PNNL

Abstract

Nitrogen fixation by nitrogenase begins with accumulation of four reducing equivalents at the active-site FeMo-cofactor (FeMo-co), generating a state (denoted E4(4H)) with two [Fe-H-Fe] bridging hydrides. Recently, photolytic reductive elimination (re) of the E4(4H) hydrides showed that enzymatic re of E4(4H) hydride yields an H2-bound complex (E4(H2,2H)), in a process corresponding to a formal 2-electron reduction of the metal-ion core of FeMo-co. The resulting electron-density redistribution from Fe-H bonds to the metal ions themselves enables N2 to bind with concomitant H2 release, a process illuminated here by QM/MM molecular dynamics simulations.
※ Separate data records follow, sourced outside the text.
`src/rtl/gbr_pkg.sv`:
```
`default_nettype none
package gbr_pkg;

    localparam int SAMPLE_BITS   = 16;
    localparam int SUM_BITS      = 21;   // 16 x full-scale sample, signed
    localparam int NUM_BITS      = 22;   // biased numerator, always positive
    localparam int REC_BITS      = 22;
    localparam int FW_BITS       = 11;
    localparam int FH_BITS       = 12;
    localparam int CFG_IDX_BITS  = 1;
    localparam int CFG_DATA_BITS = 12;

    localparam logic [CFG_IDX_BITS-1:0] REG_FRAME_WIDTH  = 1'd0;
    localparam logic [CFG_IDX_BITS-1:0] REG_FRAME_HEIGHT = 1'd1;

    localparam logic [FW_BITS-1:0] FW_RESET = 11'd640;
    localparam logic [FH_BITS-1:0] FH_RESET = 12'd480;

    typedef logic signed [SAMPLE_BITS-1:0] t_sample;

    // controller -> datapath
    typedef struct packed {
        logic       accept;
        logic       hstart;
        logic       vstart;
        logic       load;
        logic       last;
        logic [1:0] offs;
    } t_cmd;

    // datapath -> controller
    typedef struct packed {
        logic has_res;
        logic row_end;
        logic emit;
        logic div_done;
        logic out_free;
    } t_sts;

    // 1-4-6-4-1 binomial taps
    function automatic logic [2:0] tap_weight(input logic [2:0] t);
        logic [2:0] w;
        unique case (t)
            3'd0, 3'd4: w = 3'd1;
            3'd1, 3'd3: w = 3'd4;
            3'd2:       w = 3'd6;
            default:    w = 3'd0;
        endcase
        return w;
    endfunction

    // floor(2^21 / w): reciprocal of the divisor 2w scaled by 2^22
    function automatic logic [REC_BITS-1:0] recip(input logic [4:0] w);
        logic [REC_BITS-1:0] m;
        unique case (w)
            5'd1:    m = 22'd2097152;
            5'd2:    m = 22'd1048576;
            5'd3:    m = 22'd699050;
            5'd4:    m = 22'd524288;
            5'd5:    m = 22'd419430;
            5'd6:    m = 22'd349525;
            5'd7:    m = 22'd299593;
            5'd8:    m = 22'd262144;
            5'd9:    m = 22'd233016;
            5'd10:   m = 22'd209715;
            5'd11:   m = 22'd190650;
            5'd12:   m = 22'd174762;
            5'd13:   m = 22'd161319;
            5'd14:   m = 22'd149796;
            5'd15:   m = 22'd139810;
            5'd16:   m = 22'd131072;
            default: m = '0;
        endcase
        return m;
    endfunction

endpackage
`default_nettype wire

```
`src/rtl/gbr_ctrl.sv`:
```
`default_nettype none
module gbr_ctrl
    import gbr_pkg::*;
(
    input  wire logic i_clk,
    input  wire logic i_rst_n,
    input  wire logic i_in_valid,
    output logic      o_in_ready,
    input  wire t_sts i_sts,
    output t_cmd      o_cmd
);
    localparam logic [2:0] ST_IDLE   = 3'd0;
    localparam logic [2:0] ST_HSTART = 3'd1;
    localparam logic [2:0] ST_HWAIT  = 3'd2;
    localparam logic [2:0] ST_VSTART = 3'd3;
    localparam logic [2:0] ST_VWAIT  = 3'd4;
    localparam logic [2:0] ST_EMIT   = 3'd5;

    logic [2:0] r_state, n_state;
    logic [1:0] r_offs, n_offs;
    logic       is_last;

    assign is_last = (r_offs == (i_sts.row_end ? 2'd2 : 2'd0));

    always_comb begin
        n_state      = r_state;
        n_offs       = r_offs;
        o_cmd        = '0;
        o_cmd.offs   = r_offs;
        o_cmd.last   = is_last;
        o_in_ready   = 1'b0;
        unique case (r_state)
            ST_IDLE: begin
                o_in_ready = 1'b1;
                if (i_in_valid) begin
                    o_cmd.accept = 1'b1;
                    n_offs       = 2'd0;
                    if (i_sts.has_res) n_state = ST_HSTART;
                end
            end
            ST_HSTART: begin
                o_cmd.hstart = 1'b1;
                n_state      = ST_HWAIT;
            end
            ST_HWAIT: begin
                if (i_sts.div_done) n_state = ST_VSTART;
            end
            ST_VSTART: begin
                o_cmd.vstart = 1'b1;
                n_state      = ST_VWAIT;
            end
            ST_VWAIT: begin
                if (i_sts.div_done) begin
                    if (i_sts.emit) begin
                        n_state = ST_EMIT;
                    end else if (is_last) begin
                        n_state = ST_IDLE;
                    end else begin
                        n_offs  = r_offs + 2'd1;
                        n_state = ST_HSTART;
                    end
                end
            end
            ST_EMIT: begin
                if (i_sts.out_free) begin
                    o_cmd.load = 1'b1;
                    if (is_last) begin
                        n_state = ST_IDLE;
                    end else begin
                        n_offs  = r_offs + 2'd1;
                        n_state = ST_HSTART;
                    end
                end
            end
            default: n_state = ST_IDLE;
        endcase
    end

    always_ff @(posedge i_clk) begin
        if (!i_rst_n) begin
            r_state <= ST_IDLE;
            r_offs  <= 2'd0;
        end else begin
            r_state <= n_state;
            r_offs  <= n_offs;
        end
    end
endmodule
`default_nettype wire

```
What is the nature of this redistribution? Although E4(H2,2H) hasn’t been trapped, cryogenic photolysis of E4(4H) provides a means to address this question. Photolysis of E4(4H) causes hydride-re with release of H2, generating doubly-reduced FeMo-co (denoted E4(2H)*), the extreme limit of the electron-density redistribution upon formation of E4(H2,2H). Here we examine the doubly-reduced FeMo-co core of the E4(2H)* limiting-state by 1H, 57Fe, and 95Mo ENDOR to illuminate the partial electron-density redistribution upon E4(H2,2H) formation during catalysis, complementing these results with corresponding DFT computations. Inferences from the E4(2H)* ENDOR results as extended by DFT computations include: (i) the Mo-site participates negligibly, and overall it is unlikely that Mo changes valency throughout the catalytic cycle; (ii) two distinctive E4(4H) 57Fe signals are suggested as associated with ‘anchors’ of one bridging hydride, two others with anchors of the second, with NBO-analysis identifying one anchor of each hydride as a major recipient of electrons released upon breaking Fe-H bonds.